Saved entries:

===== src/hdl/local_binary_pattern_3x3_top_defines.svh =====
// Assertion macros for the 3x3 local binary pattern block.
// Used by the top level only; expects clk_i and rst_ni in scope.
`ifndef LOCAL_BINARY_PATTERN_3X3_TOP_DEFINES_SVH
`define LOCAL_BINARY_PATTERN_3X3_TOP_DEFINES_SVH

// Same-cycle implication, disabled while in reset
`define LBP3_ASSERT_IMP(name, ante, cons) \
  name: assert property (@(posedge clk_i) disable iff (!rst_ni) (ante) |-> (cons)) \
    else $error("lbp3 same-cycle check failed");

// Next-cycle implication, disabled while in reset
`define LBP3_ASSERT_NXT(name, ante, cons) \
  name: assert property (@(posedge clk_i) disable iff (!rst_ni) (ante) |=> (cons)) \
    else $error("lbp3 next-cycle check failed");

`endif


===== src/hdl/lbp3_pkg.sv =====
// Shared types and constants of the 3x3 local binary pattern block.
// No dependencies; imported by every module of the block but lbp3_ram.
package lbp3_pkg;

  localparam int LBP3_MAX_WIDTH  = 1024;
  localparam int LBP3_MAX_HEIGHT = 4096;
  localparam int QUEUE_DEPTH     = 4;

  localparam int PIX_W      = 8;
  localparam int ROW_W      = 12;
  localparam int COL_OUT_W  = 10;
  localparam int WIDTH_W    = 11;
  localparam int HEIGHT_W   = 13;
  localparam int CFG_W      = 13;
  localparam int CFG_IDX_W  = 2;

  localparam logic [WIDTH_W-1:0]  WIDTH_RESET  = 11'd640;
  localparam logic [HEIGHT_W-1:0] HEIGHT_RESET = 13'd480;

  // Configuration register indexes
  typedef enum logic [CFG_IDX_W-1:0] {
    REG_IMAGE_WIDTH  = 2'd0,
    REG_IMAGE_HEIGHT = 2'd1
  } lbp3_reg_e;

  // One result item
  typedef struct packed {
    logic [PIX_W-1:0]     code;
    logic [ROW_W-1:0]     row;
    logic [COL_OUT_W-1:0] col;
    logic                 last;
  } lbp3_res_t;

  // Front to queue: push strobe with its item
  typedef struct packed {
    logic      valid;
    lbp3_res_t res;
  } lbp3_push_t;

endpackage


===== src/hdl/lbp3_fifo.sv =====
// Short queue of result items between the front end and the output stage.
// Depends on lbp3_pkg.
module lbp3_fifo
  import lbp3_pkg::*;
#(
  localparam int PW  = (QUEUE_DEPTH > 1) ? $clog2(QUEUE_DEPTH) : 1,
  localparam int QCW = $clog2(QUEUE_DEPTH + 1)
) (
  input  logic           clk_i,
  input  logic           rst_ni,
  input  lbp3_push_t     push_i,
  input  logic           pop_i,
  output lbp3_res_t      head_o,
  output logic           nonempty_o,
  output logic [QCW-1:0] count_o
);

  lbp3_res_t      mem_q [QUEUE_DEPTH];
  logic [PW-1:0]  wr_ptr_q;
  logic [PW-1:0]  rd_ptr_q;
  logic [QCW-1:0] count_q;

  // Storage
  always_ff @(posedge clk_i) begin
    if (push_i.valid) begin
      mem_q[wr_ptr_q] <= push_i.res;
    end
  end

  // Pointers and fill count; hold the count when push and pop coincide
  always_ff @(posedge clk_i or negedge rst_ni) begin
    if (!rst_ni) begin
      wr_ptr_q <= '0;
      rd_ptr_q <= '0;
      count_q  <= '0;
    end else begin
      if (push_i.valid) begin
        wr_ptr_q <= (wr_ptr_q == PW'(QUEUE_DEPTH - 1)) ? '0 : wr_ptr_q + PW'(1);
      end
      if (pop_i) begin
        rd_ptr_q <= (rd_ptr_q == PW'(QUEUE_DEPTH - 1)) ? '0 : rd_ptr_q + PW'(1);
      end
      if (push_i.valid && !pop_i) begin
        count_q <= count_q + QCW'(1);
      end else if (pop_i && !push_i.valid) begin
        count_q <= count_q - QCW'(1);
      end
    end
  end

  assign head_o     = mem_q[rd_ptr_q];
  assign nonempty_o = (count_q != '0);
  assign count_o    = count_q;

endmodule


===== config.mk =====
export PLATFORM = sky130hd
export DESIGN_NAME = lbp3_fifo
export DESIGN_NICKNAME = d
export VERILOG_FILES = /design/src/hdl/local_binary_pattern_3x3_top_defines.svh /design/src/hdl/lbp3_pkg.sv /design/src/hdl/lbp3_fifo.sv
export SDC_FILE = /design/constraint.sdc
export NUM_CORES = 1
export LEC_CHECK = 0
export BUFFER_PORTS_ARGS = -buffer_cell sky130_fd_sc_hd__buf_4
export CORE_MARGIN = 4
export CORE_UTILIZATION = 50
export CTS_CLUSTER_SIZE = 10
export DETAILED_ROUTE_END_ITERATION = 6
export GPL_TIMING_DRIVEN = 0
export HOLD_SLACK_MARGIN = 0.08
export PLACE_DENSITY = 0.74
export SLEW_MARGIN = 20
export SYNTH_ARGS = -nofsm -noshare
export SYNTH_HDL_FRONTEND = slang
export SYNTH_SLANG_ARGS = --single-unit

===== constraint.sdc =====
create_clock -name clk_i -period 1.71 [get_ports clk_i]
set_input_delay 0.171 -clock clk_i [delete_from_list [all_inputs] [get_ports clk_i]]
set_output_delay 0.171 -clock clk_i [all_outputs]
set_load 0.01 [all_outputs]

==> flow_summary.json, run 1 <==
{
  "globalplace.congestion": 0.6607,
  "cts_buffers": 17,
  "placeableCoreArea_um2": 9415,
  "grt_overflow": 0,
  "vias": 2408,
  "startpoint_type": "flop",
  "yosys.cell_types.count": 20,
  "n_antenna_cell": 0,
  "grt_max_degree": 32,
  "placement.io_buffers": 69,
  "status": "finished, violations left",
  "via_per_inst": 5.134,
  "cp_slowest_stage_delay_ns": 0.53,
  "fmax_ghz": 0.4915,
  "power.leakage_nw": 2.418,
  "met2_usage_pct": 28.55,
  "first_global_vias": 2641,
  "drt_first_pass_iters": 4,
  "worst_ir_drop_vdd_uv": 1101,
  "worst_slack_ns": -0.3247,
  "critPathBufInv": 3,
  "fin_area_um2": 6709,
  "whs_path_depth": 2,
  "synth_top_cell_by_area": "edfxtp_1",
  "p_total_mw": 11.40,
  "final_cell_mix": "edfxtp_1 (124), buf_4 (45), dlygate4sd3_1 (35)",
  "die_x_um": 107.2,
  "synthToLayoutAreaGrowth_pct": 36.30,
  "n_fill_cell": 564,
  "slew_violations": 0,
  "final.min_clock_period_ns": 2.035,
  "ys.warnings.count": 0,
  "hpwlAfterDp_um": 5110,
  "crit_cells": 4,
  "ys_ff_latch": 131,
  "use_met3_pct": 5.238,
  "critical_path.top_delay_family": "multiplexers",
  "hold_path.class": "in -> reg",
  "layout.nets": 369,
  "worst_setup_path_end_kind": "output port",
  "antenna_found_initial": 0,
  "arrival_ns": 1.86,
  "multi_input_area_um2": 919.6,
  "synth_nets": 240,
  "post-route-period-util_pct": 119.0,
  "clock_sinks": 131,
  "crit_path_cell_trace": "buf_6, buf_12, mux4_2, buf_6",
  "drt_first_iter_violations": 102,
  "rsz0062_at_grt": "true",
  "grt_first_pass_wirelength_um": 14100,
  "clockBufferDepth": 2,
  "slowest_stage": "mux4_2",
  "globalRouteMet1Util_pct": 20.54,
  "cts_tree": "built",
  "drc": 0,
  "insertion_delay_ns": 0.50,
  "path_clk_slew_ns": 0.06,
  "maxCapViolations": 0,
  "whs_ns": 0.4091,
  "die_h_um": 107.2,
  "violations": "negative setup slack",
  "post-place-ws_ns": -0.07201,
  "cts_root_buf": "clkbuf_8",
  "antenna_left": 0,
  "synth_area_um2": 4922,
  "regArea_um2": 3899,
  "drt-total-wl_um": 8812,
  "final_common_cell": "edfxtp_1",
  "path_common_cell": "buf_6",
  "ys_seq_area_share_pct": 79.21,
  "synth_top_area_share_pct": 75.65,
  "reg2regPathDepth": 3,
  "hold_viol": 0,
  "place_area_um2": 5627,
  "worst_pin_slew_ns": 0.4976,
  "grt_busiest_layer": "met2",
  "required_ns": 1.54,
  "initial_core_util_pct": 52.28,
  "fin_skew_ns": 0.007472,
  "layout-drive-gt1-share_pct": 42.65,
  "criticalPathCategory": "reg -> out",
  "synth_cells": 198,
  "routedWlPerCell_um": 18.79,
  "maxSlewHeadroom_pct": 66.83,
  "rows": 35,
  "powerDensity_nw_per_um2": 1699,
  "synth_area_leaders": "edfxtp_1 (76%), mux4_2 (13%), dfrtp_1 (3.6%), mux4_1 (1.6%), ha_1 (1.5%)",
  "setup_viol": 31,
  "h-tree-depth": 4,
  "io_pins": 70,
  "gr-usage-all-layers_pct": 16.91,
  "syn_area_per_cell_um2": 24.86,
  "die_area_um2": 11500,
  "critPathMaxFanout": 10
}
[synthesized netlist by cell type]
cell type and instances:
buf_12 3, edfxtp_1 124, inv_1 4, and2_1 4, mux4_2 28, xor2_1 2, o21ai_0 2, nand2_1 2
ha_1 6, mux2_2 2, a21o_1 1, nor3_1 1, mux4_1 3, dfrtp_1 7, xnor2_1 1, buf_6 1
fa_1 1, buf_2 3, or3_1 1, nor2_1 2
[sequential cells by signal, summed over array words and instances, names as in the netlist]
signal and flops:
wr_ptr_q 2, mem_q 124, rd_ptr_q 2, count_o 3
[cell families after synthesis]
| kind of cell | Yosys count | synth area share (%) |
|---|---|---|
| xor+xnor | 3 | 0.5339 |
| mux | 33 | 14.87 |
| flops | 131 | 79.21 |
| fa+ha+maj | 7 | 1.932 |
| compound gates | 3 | 0.3559 |
| simple gates | 10 | 1.042 |
| buf+inv | 11 | 2.059 |
[report_power, final]
| group | internal, mW | total (mW) | switching, mW |
|---|---|---|---|
| clock | 2.33 | 3.55 | 1.21 |
| sequential | 4.14 | 4.33 | 0.192 |
| combinational | 1.99 | 3.52 | 1.53 |
| total | 8.46 | 11.4 | 2.93 |
[cell type report]
class / count / share of cell area [%]
Buffer: 7 / 1.324
Clock buffer: 19 / 6.285
Clock inverter: 13 / 2.462
Inverter: 4 / 0.2238
Multi-Input combinational cell: 56 / 13.71
Sequential cell: 131 / 58.11
Tap cell: 129 / 2.406
Timing Repair Buffer: 110 / 15.48
[layer usage]
metal,vias up,share of wire (%)
met5,-,0
met4,0,1.4
met3,12,5.0
met2,73,53
met1,1233,41
li1,1090,-
[what timing repair did]
item | CTS | global route
hold buffers | 35 | 0
endpoints found under the setup margin | 124 | 31
gates resized for setup | 33 | 4
buffers inserted | 3 | 2
endpoints found under the hold margin | 135 | 0
[per-stage QoR]
step	instances	utilization, %	TNS [ns]
finish	469	71.26	-9.077
global route	469	71.26	-11.58
CTS	467	71.10	-10.33
detailed placement	397	59.76	-5.263
global placement	396	59.53	-21.98
floorplan	198	-	0
[path summary, 6_finish.rpt]
kind | startpoint | to | slack (ns)
worst min register to register | count_o[2] | count_o[2] | 0.49
min in group asynchronous | rst_ni | wr_ptr_q[1] | 0.63
max in group asynchronous | rst_ni | rd_ptr_q[0] | 0.82
worst min-delay path | push_i[9] | mem_q[2][9] | 0.41
worst max-delay path | rd_ptr_q[0] | head_o[20] | -0.32
worst max register to register | wr_ptr_q[0] | mem_q[2][21] | 0.21
Note: power is estimated with default switching activity, not from simulation.
==> run 2, diff against run 1 <==
Settings changed: CELL_PAD_IN_SITES_DETAIL_PLACEMENT from default to 0, CELL_PAD_IN_SITES_GLOBAL_PLACEMENT from default to 1, CORE_UTILIZATION 50 to 45, CTS_BUF_LIST from default to sky130_fd_sc_hd__clkbuf_16, PLACE_DENSITY 0.74 to default, PLACE_DENSITY_LB_ADDON from default to 0.1.
==> flow_summary.json, run 2 (synthesis results as in run 1) <==
{
  "status": "finished, violations left",
  "violations": "negative setup slack",
  "layout-drive-gt1-share_pct": 44.57,
  "grt_first_pass_wirelength_um": 14000,
  "fin_cells": 477,
  "layout.nets": 370,
  "worst_slack_ns": -0.2394,
  "cts_root_buf": "clkbuf_16",
  "drt_first_pass_iters": 4,
  "utilization_pct": 64.47,
  "placement.io_buffers": 69,
  "dpl.cell_count": 404,
  "drt-total-wl_um": 8775,
  "final_cell_mix": "edfxtp_1 (124), buf_4 (44), dlygate4sd3_1 (34)",
  "final_common_cell": "edfxtp_1",
  "antenna_left": 0,
  "placeableCoreArea_um2": 10510,
  "rsz0062_at_grt": "true",
  "routedWlPerCell_um": 18.40,
  "worst_ir_drop_vdd_uv": 893.9,
  "worst_pin_slew_ns": 0.5000,
  "startpoint_type": "flop",
  "die_h_um": 112.6,
  "via_per_inst": 4.891,
  "antenna_found_initial": 0,
  "required_ns": 1.54,
  "slew_violations": 0,
  "h-tree-depth": 4,
  "globalplace.congestion": 0.6124,
  "maxSlewHeadroom_pct": 66.67,
  "power.leakage_nw": 2.435,
  "gr-usage-all-layers_pct": 14.73,
  "drt_first_iter_violations": 90,
  "p_total_mw": 11.40,
  "place_area_um2": 5635,
  "die_x_um": 112.6,
  "setup_viol": 31,
  "io_pins": 70,
  "grt_overflow": 0,
  "worst_setup_path_end_kind": "output port",
  "drc": 0,
  "path_clk_slew_ns": 0.06,
  "post-route-period-util_pct": 114.0,
  "fin_area_um2": 6775,
  "vias": 2333,
  "cts_buffers": 17,
  "die_area_um2": 12680,
  "arrival_ns": 1.78,
  "rows": 37,
  "first_global_vias": 2634,
  "hold_viol": 0,
  "powerDensity_nw_per_um2": 1682,
  "fin_skew_ns": 0.007649,
  "critPathMaxFanout": 9,
  "largest_reg_flops": 124,
  "grt_max_degree": 32,
  "criticalPathCategory": "reg -> out",
  "hold_path.class": "in -> async",
  "whs_ns": 0.1051,
  "largest_register": "mem_q",
  "insertion_delay_ns": 0.40,
  "final.min_clock_period_ns": 1.949,
  "synthToLayoutAreaGrowth_pct": 37.65,
  "fmax_ghz": 0.5130,
  "clockBufferDepth": 2,
  "initial_core_util_pct": 46.84,
  "clock_sinks": 131,
  "hpwlAfterDp_um": 5040,
  "maxCapViolations": 0,
  "cts_tree": "built",
  "n_antenna_cell": 0
}
==> run 2: final timing paths <==
path                        startpoint           end  slack (ns)  cells past startpoint
hold reg to reg             count_o[2]    count_o[2]        0.50                      1
min in group clk_i          count_o[2]    count_o[2]        0.50                      1
setup / recovery           rd_ptr_q[0]     head_o[6]       -0.24                      4
setup reg to reg           wr_ptr_q[0]  mem_q[2][16]        0.19                      3
hold / removal                  rst_ni   wr_ptr_q[1]        0.11                      2
max in group asynchronous       rst_ni   rd_ptr_q[1]        1.48                      2
==> run 2: what timing repair did <==
action | in CTS | in global routing
resized for setup | 36 | 5
buffers inserted | 3 | 1
endpoints found under the setup margin | 124 | 32
pin swaps | 0 | 3
gates cloned | 0 | 3
hold buffers | 34 | 0
endpoints found under the hold margin | 134 | 0
==> run 2: metal layers <==
metal	routed length (µm)	track usage, %	up-vias
li1	-	-	1095
met1	3798	18.30	1174
met2	4552	24.61	60
met3	375	4.906	4
met4	48	4.567	0
met5	0	0	-
==> run 2: critical path: stages (launching register included) <==
cell and delay (ns):
dfrtp_1 0.39, buf_12 0.17, clkbuf_16 0.17, mux4_2 0.51, buf_6 0.14
==> run 2: power breakdown <==
part	switching, mW	leakage (nW)	internal, mW
registers	0.189	1.22	4.13
clock network	1.28	0.267	2.13
logic	1.56	0.945	2.12
total	3.02	2.43	8.38
==> run 2: area by class of cell <==
type                            instances  area, µm²
Sequential cell                       131       3899
Fill cell                             728       3734
Timing Repair Buffer                  111       1096
Multi-Input combinational cell         56      928.4
Clock buffer                           17      425.4
Tap cell                              136      170.2
Clock inverter                         15      143.9
Buffer                                  7      97.59
Inverter                                4      15.01
==> run 2: stage by stage <==
step	setup slack [ns]	setup TNS, ns
CTS	-0.2431	-6.671
global route	-0.2976	-8.589
detailed placement	-0.1175	-7.603
finish	-0.2394	-6.571
global placement	-0.6089	-27.07
floorplan	0.009264	0
==> run 3, diff against run 2 <==
Settings changed: ABC_AREA from default to 1, CORE_UTILIZATION 45 to 42.
==> flow_summary.json, run 3 <==
{
  "cts_root_buf": "clkbuf_16",
  "die_area_um2": 14750,
  "worst_slack_ns": -0.07453,
  "maxSlewHeadroom_pct": 70.81,
  "drc": 0,
  "die_x_um": 121.5,
  "synth_nets": 455,
  "synthToLayoutAreaGrowth_pct": 38.00,
  "rsz0062_at_grt": "true",
  "worst_setup_path_end_kind": "output port",
  "final_cell_mix": "edfxtp_1 (124), nand2_1 (107), inv_1 (69)",
  "criticalPathCategory": "reg -> out",
  "routedWlPerCell_um": 15.75,
  "final.min_clock_period_ns": 1.785,
  "initial_core_util_pct": 42.84,
  "clock_sinks": 131,
  "final_common_cell": "edfxtp_1",
  "globalplace.congestion": 0.7165,
  "layout.nets": 588,
  "setup_tns_ns": -0.9100,
  "drt-total-wl_um": 11510,
  "drt_first_pass_iters": 4,
  "first_global_vias": 3478,
  "p_sw_mw": 3.929,
  "largest_register": "mem_q",
  "clockBufferDepth": 2,
  "critPathMaxFanout": 7,
  "synth-async-reset-ratio_pct": 5.344,
  "pwr-share-seq_pct": 33.9,
  "maxCapViolations": 0,
  "largest_reg_flops": 124,
  "hold_viol": 0,
  "post-place-ws_ns": 0.08255,
  "insertion_delay_ns": 0.41,
  "placement.io_buffers": 69,
  "required_ns": 1.54,
  "whs_ns": 0.1115,
  "post-route-period-util_pct": 104.4,
  "n_antenna_cell": 0,
  "drt_first_iter_violations": 178,
  "cts_tree": "built",
  "status": "finished, violations left",
  "vias": 3413,
  "dpl.cell_count": 658,
  "worst_ir_drop_vdd_uv": 847.5,
  "synth_most_common_cell": "edfxtp_1",
  "path_clk_slew_ns": 0.06,
  "fmax_ghz": 0.5604,
  "internal_power_mw": 8.810,
  "power.leakage_nw": 3.124,
  "startpoint_type": "flop",
  "fin_cells": 731,
  "synth_top_area_share_pct": 68.87,
  "slew_violations": 0,
  "synthFlopType": "edfxtp_1",
  "fin_skew_ns": 0.01761,
  "grt_first_pass_wirelength_um": 18250,
  "via_per_inst": 4.669,
  "ys_seq_area_share_pct": 72.11,
  "die_h_um": 121.5,
  "grt_overflow": 0,
  "synth_cells": 413,
  "synth-edff-count": 124,
  "gr-usage-all-layers_pct": 16.60,
  "worst_pin_slew_ns": 0.4371,
  "hpwlAfterDp_um": 6989,
  "arrival_ns": 1.61,
  "cts_buffers": 17,
  "powerDensity_nw_per_um2": 1707,
  "violations": "negative setup slack",
  "layout-drive-gt1-share_pct": 27.19,
  "synthTopCellsByCount": "edfxtp_1 (124), nand2_1 (110), inv_1 (73)",
  "p_clk_share_pct": 30.4,
  "antenna_left": 0,
  "ys.warnings.count": 0,
  "rows": 41,
  "synth_top_cell_by_area": "edfxtp_1",
  "synth_area_um2": 5406,
  "synth_area_leaders": "edfxtp_1 (69%), nand2_1 (7.6%), o211ai_1 (6.7%), inv_1 (5.1%), dfrtp_1 (3.2%)",
  "ys_ff_latch": 131,
  "h-tree-depth": 4,
  "switching_share_pct": 30.85,
  "placeableCoreArea_um2": 12620,
  "grt_max_degree": 27,
  "antenna_found_initial": 0,
  "utilization_pct": 59.12,
  "io_pins": 70,
  "hold_path.class": "in -> async",
  "comb_power_share_pct": 35.7,
  "syn_area_per_cell_um2": 13.09,
  "yosys.cell_types.count": 18,
  "setup_viol": 30
}
run 3: cell types whose count changed after synthesis, sizes merged, moves of 2 or more:
cell    previous run  this run
nand2              2       110
o21ai              2         4
inv                4        75
o211ai             0        62
and2               4         0
buf                7        19
xor2               2         0
mux2               2         0
mux4              31         0
run 3: per-stage QoR:
step	area, µm²	total power, mW
floorplan	5406	6.578
global placement	6140	8.235
detailed placement	6242	8.399
CTS	7381	12.75
global route	7461	13.44
finish	7461	12.74
run 3: power by group through the flow:
| stage | combinational [mW] | sequential (mW) | clock [mW] |
|---|---|---|---|
| final | 4.55 | 4.32 | 3.87 |
| after CTS | 4.48 | 4.33 | 3.94 |
| after global placement | 3.84 | 4.39 | 0 |
| after floorplan | 2.21 | 4.37 | 0 |
| after global routing | 5.00 | 4.37 | 4.07 |
| after detailed placement | 4.01 | 4.39 | 0 |
run 3: what timing repair did:
action	in CTS	in global routing
cloned	0	2
hold buffers	34	0
setup buffers	5	0
resized for setup	39	10
endpoints found under the hold margin	135	0
setup endpoints to repair	31	64
pin swaps	6	12
run 3: worst paths after layout:
| check | from | end | slack [ns] | cells after the start |
|---|---|---|---|---|
| setup / recovery | rd_ptr_q[0] | head_o[27] | -0.07 | 8 |
| hold reg to reg | count_o[2] | count_o[2] | 0.50 | 2 |
| hold / removal | rst_ni | wr_ptr_q[1] | 0.11 | 2 |
| min in group clk_i | count_o[2] | count_o[2] | 0.50 | 2 |
| setup reg to reg | wr_ptr_q[0] | mem_q[2][19] | 0.20 | 5 |
| max in group asynchronous | rst_ni | count_o[2] | 1.47 | 2 |
run 3: logic make-up (layout without fill, tap and decap cells):
kind of cell,count (synthesis),count (layout),share of synthesized area (%)
flip-flops,131,131,72.11
AND/OR/NAND/NOR,114,114,7.984
buffers and inverters,94,240,7.707
AO/OA/AOI/OAI,66,66,10.28
adder cells (fa/ha/maj),7,7,1.759
XOR/XNOR,1,1,0.1620
run 3: area by class of cell:
class / count / area [µm²]
plain buffers: 19 / 230.2
repair buffers: 114 / 1090
well taps: 172 / 215.2
clock inverters: 15 / 214.0
fillers: 1062 / 5159
inverters: 75 / 289.0
clock buffers: 17 / 425.4
flip-flops and latches: 131 / 3899
multi-input cells: 188 / 1099
run 3: worst max-delay path, cell delays in order, from the launching register on:
cell,delay [ns]
dfrtp_1,0.41
inv_4,0.10
buf_12,0.14
buf_6,0.12
buf_6,0.10
nand2_2,0.04
o211ai_1,0.06
nand2_1,0.11
buf_6,0.13
run 3: layer usage:
metal / track usage (%) / part of all wire (%) / up-vias
met5: 0 / 0 / -
met4: 5.462 / 0.66 / 0
met3: 4.196 / 4.2 / 6
met2: 28.32 / 52 / 67
met1: 20.67 / 44 / 1642
li1: - / - / 1698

▸ Task details: If a line in the entries above has the word "posedge", copy it.

▸ Answer below:
  name: assert property (@(posedge clk_i) disable iff (!rst_ni) (ante) |-> (cons)) \
  name: assert property (@(posedge clk_i) disable iff (!rst_ni) (ante) |=> (cons)) \
  always_ff @(posedge clk_i) begin
  always_ff @(posedge clk_i or negedge rst_ni) begin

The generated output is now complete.